What to do:
Show, from the records below, all lines that contain the word "scaled".

Records section start

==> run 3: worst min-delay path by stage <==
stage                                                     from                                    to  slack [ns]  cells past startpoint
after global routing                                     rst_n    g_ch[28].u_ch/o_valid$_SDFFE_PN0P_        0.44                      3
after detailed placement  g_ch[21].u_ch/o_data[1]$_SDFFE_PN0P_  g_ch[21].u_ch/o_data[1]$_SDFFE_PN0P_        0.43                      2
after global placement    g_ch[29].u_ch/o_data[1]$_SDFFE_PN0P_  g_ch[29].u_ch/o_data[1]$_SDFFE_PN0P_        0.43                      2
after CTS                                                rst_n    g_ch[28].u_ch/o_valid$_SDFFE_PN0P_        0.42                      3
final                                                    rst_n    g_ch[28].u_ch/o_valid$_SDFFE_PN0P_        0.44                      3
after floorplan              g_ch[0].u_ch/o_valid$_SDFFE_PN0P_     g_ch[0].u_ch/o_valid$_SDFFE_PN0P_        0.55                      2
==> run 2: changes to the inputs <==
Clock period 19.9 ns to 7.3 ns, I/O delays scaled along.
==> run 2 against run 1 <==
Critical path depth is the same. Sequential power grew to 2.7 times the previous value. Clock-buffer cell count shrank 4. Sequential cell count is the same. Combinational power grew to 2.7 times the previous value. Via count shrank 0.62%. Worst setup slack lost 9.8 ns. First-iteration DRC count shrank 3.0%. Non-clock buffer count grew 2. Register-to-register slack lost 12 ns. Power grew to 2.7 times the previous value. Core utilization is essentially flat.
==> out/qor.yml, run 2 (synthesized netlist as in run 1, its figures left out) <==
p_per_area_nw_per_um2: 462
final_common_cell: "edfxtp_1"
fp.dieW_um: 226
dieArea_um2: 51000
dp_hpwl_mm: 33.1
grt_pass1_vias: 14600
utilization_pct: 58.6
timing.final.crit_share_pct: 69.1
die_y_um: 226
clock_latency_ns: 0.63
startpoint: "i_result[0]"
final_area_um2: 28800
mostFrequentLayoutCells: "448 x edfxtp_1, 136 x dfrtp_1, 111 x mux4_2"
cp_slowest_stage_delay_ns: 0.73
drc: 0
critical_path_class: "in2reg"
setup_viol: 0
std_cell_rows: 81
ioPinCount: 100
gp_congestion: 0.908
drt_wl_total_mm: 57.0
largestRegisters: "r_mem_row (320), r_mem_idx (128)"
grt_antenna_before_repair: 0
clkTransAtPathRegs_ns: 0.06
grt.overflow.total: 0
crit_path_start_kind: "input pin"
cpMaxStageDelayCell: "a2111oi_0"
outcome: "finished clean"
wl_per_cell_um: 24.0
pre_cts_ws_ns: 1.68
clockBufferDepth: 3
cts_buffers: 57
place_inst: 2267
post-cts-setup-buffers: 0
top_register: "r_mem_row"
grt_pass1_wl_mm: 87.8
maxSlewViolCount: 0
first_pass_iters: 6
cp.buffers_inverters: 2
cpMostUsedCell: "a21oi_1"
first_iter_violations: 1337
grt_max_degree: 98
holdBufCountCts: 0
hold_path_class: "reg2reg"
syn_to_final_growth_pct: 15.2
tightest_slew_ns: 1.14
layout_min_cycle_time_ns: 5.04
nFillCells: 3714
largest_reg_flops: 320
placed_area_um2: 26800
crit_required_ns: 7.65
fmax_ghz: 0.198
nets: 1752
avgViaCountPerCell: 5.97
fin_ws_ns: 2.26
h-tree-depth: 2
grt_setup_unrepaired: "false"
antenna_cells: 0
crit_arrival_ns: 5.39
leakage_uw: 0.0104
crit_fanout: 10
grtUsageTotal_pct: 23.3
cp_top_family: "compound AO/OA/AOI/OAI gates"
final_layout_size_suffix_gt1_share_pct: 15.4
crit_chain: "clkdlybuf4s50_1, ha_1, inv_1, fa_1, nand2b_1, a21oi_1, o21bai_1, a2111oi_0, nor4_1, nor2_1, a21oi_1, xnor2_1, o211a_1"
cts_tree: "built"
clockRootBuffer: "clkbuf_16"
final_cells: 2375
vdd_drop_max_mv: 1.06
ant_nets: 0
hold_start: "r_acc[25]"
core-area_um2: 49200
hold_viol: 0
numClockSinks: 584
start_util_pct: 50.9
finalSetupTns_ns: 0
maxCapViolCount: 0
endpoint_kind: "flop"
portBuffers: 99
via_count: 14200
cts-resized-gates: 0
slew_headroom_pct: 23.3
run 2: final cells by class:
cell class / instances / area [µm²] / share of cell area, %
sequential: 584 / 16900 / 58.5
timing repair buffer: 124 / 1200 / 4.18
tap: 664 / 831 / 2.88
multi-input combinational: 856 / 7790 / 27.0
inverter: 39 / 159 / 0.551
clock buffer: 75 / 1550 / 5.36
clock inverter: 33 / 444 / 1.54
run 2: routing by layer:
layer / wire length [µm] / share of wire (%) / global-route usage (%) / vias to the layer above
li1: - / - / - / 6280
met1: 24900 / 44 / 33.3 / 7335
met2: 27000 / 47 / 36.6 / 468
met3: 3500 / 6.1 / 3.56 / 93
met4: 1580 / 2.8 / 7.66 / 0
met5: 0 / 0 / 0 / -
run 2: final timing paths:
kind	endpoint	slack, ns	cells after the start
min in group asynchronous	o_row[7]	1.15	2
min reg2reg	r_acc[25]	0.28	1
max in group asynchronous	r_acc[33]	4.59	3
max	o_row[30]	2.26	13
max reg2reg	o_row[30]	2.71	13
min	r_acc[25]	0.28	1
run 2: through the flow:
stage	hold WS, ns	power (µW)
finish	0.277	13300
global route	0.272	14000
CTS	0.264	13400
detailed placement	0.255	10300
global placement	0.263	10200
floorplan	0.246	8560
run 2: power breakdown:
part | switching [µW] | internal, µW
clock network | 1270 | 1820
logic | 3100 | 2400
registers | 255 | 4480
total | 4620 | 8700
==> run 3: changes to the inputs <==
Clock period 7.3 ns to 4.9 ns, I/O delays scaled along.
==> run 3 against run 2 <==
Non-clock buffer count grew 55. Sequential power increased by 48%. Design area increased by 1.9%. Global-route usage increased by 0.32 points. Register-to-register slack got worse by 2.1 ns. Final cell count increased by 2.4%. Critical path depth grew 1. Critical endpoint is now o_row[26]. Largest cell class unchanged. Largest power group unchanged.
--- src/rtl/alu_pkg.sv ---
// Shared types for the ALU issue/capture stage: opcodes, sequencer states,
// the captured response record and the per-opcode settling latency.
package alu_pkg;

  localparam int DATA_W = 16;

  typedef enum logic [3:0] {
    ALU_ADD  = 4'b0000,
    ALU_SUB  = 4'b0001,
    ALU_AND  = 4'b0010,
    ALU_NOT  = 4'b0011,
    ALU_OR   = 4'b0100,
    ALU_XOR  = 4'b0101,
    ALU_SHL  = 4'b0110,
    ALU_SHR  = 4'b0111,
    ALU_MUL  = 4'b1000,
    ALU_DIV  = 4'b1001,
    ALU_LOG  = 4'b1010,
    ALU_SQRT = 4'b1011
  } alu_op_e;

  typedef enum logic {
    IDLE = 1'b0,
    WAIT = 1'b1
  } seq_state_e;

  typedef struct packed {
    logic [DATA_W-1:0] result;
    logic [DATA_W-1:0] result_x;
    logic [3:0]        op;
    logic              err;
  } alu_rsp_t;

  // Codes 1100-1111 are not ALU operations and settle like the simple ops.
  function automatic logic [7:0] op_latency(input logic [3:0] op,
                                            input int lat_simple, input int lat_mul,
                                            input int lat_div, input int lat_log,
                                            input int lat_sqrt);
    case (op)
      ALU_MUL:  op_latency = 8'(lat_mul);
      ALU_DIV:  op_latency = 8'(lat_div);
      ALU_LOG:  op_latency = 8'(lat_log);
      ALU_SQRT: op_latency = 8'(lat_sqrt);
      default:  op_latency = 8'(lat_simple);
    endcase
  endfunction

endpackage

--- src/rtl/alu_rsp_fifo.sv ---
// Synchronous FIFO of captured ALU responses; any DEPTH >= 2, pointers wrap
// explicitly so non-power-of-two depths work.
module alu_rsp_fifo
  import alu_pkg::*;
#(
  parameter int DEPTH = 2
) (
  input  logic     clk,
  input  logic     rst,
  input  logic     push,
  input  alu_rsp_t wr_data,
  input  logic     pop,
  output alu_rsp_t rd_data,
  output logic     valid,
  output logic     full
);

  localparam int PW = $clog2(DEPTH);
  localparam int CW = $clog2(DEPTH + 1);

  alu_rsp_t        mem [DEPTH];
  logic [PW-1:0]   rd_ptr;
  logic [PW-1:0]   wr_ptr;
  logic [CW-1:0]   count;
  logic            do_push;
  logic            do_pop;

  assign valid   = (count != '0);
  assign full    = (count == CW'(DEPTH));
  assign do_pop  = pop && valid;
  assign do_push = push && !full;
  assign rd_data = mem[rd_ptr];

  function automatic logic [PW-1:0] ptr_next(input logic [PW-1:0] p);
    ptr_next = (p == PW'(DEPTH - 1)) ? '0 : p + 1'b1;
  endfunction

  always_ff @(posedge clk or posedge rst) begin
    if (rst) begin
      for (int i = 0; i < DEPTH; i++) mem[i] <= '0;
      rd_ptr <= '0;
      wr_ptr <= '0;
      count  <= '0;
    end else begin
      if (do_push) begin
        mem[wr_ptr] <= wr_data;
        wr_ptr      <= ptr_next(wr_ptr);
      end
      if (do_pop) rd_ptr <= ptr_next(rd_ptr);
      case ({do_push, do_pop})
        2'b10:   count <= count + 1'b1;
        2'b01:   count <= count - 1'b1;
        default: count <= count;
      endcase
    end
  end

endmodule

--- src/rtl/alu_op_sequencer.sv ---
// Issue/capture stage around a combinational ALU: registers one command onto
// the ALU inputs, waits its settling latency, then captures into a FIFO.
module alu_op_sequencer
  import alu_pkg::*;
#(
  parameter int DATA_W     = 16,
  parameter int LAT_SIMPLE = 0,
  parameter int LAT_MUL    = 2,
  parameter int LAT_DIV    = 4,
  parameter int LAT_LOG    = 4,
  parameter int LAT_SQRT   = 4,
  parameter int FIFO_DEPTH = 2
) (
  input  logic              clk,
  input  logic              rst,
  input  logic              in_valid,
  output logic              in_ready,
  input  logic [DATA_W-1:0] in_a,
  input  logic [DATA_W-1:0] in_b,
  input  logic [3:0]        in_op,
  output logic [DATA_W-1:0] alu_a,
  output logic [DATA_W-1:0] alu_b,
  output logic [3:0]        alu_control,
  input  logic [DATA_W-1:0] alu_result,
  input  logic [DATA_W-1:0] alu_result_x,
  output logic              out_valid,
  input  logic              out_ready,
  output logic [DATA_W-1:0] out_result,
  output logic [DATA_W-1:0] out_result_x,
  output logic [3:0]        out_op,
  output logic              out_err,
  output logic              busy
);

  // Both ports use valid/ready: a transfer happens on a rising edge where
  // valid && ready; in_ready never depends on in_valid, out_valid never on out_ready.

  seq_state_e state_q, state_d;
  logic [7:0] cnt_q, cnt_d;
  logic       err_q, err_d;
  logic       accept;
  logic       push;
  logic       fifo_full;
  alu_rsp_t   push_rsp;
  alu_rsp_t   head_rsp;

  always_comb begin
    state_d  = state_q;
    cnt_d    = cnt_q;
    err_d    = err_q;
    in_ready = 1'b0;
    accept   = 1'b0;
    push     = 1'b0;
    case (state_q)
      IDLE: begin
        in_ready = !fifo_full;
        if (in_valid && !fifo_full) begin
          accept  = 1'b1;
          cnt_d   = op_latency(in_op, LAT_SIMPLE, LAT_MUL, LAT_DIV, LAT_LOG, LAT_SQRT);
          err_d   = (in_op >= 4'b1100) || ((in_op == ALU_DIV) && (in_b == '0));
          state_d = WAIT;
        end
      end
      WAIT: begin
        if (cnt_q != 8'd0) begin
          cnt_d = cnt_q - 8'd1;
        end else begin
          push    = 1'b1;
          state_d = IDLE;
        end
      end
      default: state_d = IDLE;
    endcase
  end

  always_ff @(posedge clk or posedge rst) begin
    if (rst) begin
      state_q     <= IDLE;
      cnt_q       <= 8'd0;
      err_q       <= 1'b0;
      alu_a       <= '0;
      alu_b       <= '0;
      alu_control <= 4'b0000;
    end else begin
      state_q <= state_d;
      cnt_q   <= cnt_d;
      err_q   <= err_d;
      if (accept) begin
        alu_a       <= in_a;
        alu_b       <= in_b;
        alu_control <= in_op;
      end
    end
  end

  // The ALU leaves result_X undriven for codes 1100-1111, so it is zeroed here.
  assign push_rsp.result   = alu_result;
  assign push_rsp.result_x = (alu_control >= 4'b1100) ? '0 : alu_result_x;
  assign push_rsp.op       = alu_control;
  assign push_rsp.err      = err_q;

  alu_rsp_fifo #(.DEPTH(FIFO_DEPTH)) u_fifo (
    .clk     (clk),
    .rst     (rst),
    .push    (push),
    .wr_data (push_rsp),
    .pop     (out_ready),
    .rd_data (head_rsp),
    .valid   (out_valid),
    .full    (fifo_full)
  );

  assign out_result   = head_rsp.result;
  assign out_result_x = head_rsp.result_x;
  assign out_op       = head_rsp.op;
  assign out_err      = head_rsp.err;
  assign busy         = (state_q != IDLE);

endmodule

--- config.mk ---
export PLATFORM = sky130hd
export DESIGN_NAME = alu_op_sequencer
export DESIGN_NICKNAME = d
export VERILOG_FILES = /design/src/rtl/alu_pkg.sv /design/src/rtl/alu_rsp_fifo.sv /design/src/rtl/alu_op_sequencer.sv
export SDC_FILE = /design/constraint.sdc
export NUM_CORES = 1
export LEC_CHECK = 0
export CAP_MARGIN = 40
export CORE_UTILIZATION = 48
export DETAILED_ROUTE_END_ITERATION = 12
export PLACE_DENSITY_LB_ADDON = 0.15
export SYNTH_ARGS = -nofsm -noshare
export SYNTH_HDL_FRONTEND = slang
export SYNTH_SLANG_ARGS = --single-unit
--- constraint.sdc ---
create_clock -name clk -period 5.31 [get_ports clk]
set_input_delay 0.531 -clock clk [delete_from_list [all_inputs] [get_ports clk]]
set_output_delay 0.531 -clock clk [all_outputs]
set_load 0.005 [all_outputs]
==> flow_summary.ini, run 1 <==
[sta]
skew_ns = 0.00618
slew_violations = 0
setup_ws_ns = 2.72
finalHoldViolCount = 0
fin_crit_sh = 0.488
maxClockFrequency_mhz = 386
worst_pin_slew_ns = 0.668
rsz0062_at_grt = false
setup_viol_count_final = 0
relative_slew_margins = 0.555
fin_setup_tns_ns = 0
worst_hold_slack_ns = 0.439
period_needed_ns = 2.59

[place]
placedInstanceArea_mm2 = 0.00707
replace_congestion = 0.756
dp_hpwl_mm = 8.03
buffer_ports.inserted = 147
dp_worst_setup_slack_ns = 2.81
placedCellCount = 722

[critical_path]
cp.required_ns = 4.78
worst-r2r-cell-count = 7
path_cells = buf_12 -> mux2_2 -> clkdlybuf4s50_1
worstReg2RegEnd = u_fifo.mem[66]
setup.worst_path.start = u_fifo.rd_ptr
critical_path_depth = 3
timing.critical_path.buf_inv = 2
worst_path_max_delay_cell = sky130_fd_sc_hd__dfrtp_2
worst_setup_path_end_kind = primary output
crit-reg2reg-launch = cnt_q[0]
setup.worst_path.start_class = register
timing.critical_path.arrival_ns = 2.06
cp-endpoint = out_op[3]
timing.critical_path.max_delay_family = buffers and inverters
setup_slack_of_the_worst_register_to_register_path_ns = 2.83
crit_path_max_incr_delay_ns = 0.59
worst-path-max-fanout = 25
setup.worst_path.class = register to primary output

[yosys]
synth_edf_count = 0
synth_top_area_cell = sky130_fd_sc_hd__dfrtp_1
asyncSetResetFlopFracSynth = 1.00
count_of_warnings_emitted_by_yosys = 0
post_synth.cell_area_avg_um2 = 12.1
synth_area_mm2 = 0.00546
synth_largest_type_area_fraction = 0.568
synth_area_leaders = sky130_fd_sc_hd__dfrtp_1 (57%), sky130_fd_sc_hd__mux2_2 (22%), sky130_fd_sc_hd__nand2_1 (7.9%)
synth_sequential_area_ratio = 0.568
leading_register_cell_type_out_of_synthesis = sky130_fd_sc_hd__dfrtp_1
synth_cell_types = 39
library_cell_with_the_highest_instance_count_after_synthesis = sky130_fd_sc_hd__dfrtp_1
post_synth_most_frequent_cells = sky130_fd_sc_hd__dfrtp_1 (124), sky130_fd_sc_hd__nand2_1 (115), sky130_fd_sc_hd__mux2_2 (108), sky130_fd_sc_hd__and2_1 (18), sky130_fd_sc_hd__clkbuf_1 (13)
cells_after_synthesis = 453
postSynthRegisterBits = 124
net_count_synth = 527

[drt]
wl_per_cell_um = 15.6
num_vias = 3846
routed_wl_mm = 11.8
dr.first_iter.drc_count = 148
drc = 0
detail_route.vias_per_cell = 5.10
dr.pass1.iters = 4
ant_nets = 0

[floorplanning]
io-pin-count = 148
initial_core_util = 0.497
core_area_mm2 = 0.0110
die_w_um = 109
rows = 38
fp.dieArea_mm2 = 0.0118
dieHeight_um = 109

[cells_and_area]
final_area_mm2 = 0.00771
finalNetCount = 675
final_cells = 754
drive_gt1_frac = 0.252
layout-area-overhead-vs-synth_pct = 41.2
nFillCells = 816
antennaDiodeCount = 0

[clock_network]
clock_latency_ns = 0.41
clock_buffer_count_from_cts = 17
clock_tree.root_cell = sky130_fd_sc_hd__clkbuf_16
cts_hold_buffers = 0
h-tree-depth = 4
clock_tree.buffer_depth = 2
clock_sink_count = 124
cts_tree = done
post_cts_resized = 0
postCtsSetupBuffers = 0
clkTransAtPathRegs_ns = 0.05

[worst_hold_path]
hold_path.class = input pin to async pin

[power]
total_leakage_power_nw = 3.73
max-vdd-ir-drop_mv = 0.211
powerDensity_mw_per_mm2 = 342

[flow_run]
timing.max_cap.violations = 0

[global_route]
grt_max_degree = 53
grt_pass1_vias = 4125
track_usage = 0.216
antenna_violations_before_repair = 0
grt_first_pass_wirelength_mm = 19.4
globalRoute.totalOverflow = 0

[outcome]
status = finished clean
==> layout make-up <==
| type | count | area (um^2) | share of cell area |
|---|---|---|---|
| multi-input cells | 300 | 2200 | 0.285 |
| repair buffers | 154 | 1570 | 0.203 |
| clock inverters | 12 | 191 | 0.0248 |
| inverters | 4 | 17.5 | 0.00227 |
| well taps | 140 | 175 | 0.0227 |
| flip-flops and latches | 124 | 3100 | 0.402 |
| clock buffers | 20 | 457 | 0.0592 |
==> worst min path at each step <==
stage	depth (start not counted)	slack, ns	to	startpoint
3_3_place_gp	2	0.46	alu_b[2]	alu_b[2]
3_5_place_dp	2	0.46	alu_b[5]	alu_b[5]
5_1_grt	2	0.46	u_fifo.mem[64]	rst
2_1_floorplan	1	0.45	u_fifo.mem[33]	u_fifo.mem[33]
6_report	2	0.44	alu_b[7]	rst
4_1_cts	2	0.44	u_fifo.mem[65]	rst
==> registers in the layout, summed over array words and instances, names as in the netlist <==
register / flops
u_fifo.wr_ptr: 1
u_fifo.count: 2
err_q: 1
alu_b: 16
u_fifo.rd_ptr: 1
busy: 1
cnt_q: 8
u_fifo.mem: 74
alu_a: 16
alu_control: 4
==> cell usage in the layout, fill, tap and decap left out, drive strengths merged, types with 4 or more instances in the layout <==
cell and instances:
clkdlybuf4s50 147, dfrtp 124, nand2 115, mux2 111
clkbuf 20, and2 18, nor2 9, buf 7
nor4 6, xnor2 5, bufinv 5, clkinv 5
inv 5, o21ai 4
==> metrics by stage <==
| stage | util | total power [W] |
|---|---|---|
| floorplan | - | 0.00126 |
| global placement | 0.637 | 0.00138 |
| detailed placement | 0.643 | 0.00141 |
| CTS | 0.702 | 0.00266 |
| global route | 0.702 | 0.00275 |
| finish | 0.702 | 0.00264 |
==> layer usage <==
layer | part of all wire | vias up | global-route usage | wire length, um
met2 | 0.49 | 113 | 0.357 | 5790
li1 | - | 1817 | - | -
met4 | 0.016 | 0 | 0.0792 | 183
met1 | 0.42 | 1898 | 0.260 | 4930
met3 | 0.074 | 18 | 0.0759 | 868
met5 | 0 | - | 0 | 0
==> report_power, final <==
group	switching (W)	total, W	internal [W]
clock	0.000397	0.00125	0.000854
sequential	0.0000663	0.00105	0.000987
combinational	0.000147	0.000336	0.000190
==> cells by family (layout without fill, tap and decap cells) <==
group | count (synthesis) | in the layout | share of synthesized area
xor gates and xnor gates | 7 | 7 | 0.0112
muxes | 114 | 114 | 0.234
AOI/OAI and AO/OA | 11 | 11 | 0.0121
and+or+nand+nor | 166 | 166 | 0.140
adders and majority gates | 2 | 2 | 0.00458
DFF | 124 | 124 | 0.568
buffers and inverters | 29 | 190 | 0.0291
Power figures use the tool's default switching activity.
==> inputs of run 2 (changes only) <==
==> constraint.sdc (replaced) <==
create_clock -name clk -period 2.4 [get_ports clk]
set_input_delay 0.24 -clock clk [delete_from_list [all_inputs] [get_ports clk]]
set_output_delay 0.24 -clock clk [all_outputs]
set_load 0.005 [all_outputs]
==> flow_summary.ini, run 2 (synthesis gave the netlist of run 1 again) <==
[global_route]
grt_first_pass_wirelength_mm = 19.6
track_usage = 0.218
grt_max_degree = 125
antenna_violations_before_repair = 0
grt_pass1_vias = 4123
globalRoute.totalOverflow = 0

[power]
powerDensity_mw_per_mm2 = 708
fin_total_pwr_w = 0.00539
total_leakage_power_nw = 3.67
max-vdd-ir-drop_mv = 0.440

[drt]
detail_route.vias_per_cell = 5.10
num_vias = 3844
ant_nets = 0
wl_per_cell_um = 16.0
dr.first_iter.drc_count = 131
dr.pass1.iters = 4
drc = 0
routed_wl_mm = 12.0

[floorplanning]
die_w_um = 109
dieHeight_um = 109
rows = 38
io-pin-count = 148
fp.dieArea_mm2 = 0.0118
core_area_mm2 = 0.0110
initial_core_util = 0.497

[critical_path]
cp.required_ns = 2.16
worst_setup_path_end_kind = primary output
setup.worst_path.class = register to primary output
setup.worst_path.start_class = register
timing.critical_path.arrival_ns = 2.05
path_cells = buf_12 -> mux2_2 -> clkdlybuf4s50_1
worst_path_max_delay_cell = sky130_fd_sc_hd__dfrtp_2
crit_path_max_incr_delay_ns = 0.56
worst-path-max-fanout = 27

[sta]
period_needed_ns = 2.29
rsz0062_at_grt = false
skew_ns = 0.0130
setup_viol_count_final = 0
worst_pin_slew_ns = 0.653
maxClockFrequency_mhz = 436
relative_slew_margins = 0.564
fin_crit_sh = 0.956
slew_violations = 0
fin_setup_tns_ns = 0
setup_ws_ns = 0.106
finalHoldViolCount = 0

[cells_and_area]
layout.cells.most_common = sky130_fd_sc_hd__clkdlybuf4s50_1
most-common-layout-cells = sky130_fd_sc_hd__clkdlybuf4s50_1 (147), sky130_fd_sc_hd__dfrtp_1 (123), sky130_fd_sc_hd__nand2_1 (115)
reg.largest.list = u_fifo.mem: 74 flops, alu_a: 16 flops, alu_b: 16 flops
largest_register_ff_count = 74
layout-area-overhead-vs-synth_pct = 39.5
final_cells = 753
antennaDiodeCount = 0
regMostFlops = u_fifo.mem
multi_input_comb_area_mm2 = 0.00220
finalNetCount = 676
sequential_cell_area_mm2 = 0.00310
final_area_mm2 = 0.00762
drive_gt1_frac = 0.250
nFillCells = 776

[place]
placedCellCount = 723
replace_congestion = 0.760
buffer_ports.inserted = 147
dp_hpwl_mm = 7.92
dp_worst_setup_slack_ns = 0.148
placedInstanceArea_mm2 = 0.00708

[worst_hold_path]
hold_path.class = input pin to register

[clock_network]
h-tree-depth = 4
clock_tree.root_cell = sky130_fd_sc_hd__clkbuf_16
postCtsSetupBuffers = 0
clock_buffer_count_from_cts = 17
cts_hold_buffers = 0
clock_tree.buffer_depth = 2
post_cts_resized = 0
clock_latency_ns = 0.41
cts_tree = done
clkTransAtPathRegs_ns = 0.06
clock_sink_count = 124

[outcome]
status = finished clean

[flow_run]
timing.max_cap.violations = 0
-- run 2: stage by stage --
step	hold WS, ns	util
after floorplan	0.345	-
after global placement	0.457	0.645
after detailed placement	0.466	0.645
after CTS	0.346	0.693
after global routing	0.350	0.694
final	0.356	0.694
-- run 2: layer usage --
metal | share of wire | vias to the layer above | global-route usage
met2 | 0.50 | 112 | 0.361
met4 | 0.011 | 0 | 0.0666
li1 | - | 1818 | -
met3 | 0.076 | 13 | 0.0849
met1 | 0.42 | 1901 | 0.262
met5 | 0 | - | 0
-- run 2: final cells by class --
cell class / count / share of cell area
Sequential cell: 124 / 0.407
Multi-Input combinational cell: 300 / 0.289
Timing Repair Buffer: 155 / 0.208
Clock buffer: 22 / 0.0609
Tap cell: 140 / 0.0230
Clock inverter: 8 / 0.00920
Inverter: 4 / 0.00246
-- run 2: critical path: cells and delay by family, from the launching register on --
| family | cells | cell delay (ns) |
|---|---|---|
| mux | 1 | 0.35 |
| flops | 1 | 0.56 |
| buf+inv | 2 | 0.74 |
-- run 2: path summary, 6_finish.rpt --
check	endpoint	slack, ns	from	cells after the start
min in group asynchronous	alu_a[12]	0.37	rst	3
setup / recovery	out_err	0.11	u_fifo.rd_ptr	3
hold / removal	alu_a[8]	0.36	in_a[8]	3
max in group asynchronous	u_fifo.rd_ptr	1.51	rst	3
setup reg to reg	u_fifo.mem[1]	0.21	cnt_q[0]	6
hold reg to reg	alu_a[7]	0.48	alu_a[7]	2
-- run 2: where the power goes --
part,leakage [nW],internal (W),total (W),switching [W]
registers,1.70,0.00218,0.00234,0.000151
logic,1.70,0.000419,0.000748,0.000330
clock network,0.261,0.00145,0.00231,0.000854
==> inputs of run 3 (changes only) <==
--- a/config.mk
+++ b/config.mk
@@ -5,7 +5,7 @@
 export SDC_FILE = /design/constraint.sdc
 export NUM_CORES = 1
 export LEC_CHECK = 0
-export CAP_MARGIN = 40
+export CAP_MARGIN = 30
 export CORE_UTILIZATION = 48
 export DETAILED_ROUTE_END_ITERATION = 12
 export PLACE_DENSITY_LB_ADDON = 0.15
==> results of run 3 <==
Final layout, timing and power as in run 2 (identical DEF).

Records section end

Response to this exercise:
Clock period 19.9 ns to 7.3 ns, I/O delays scaled along.
Clock period 7.3 ns to 4.9 ns, I/O delays scaled along.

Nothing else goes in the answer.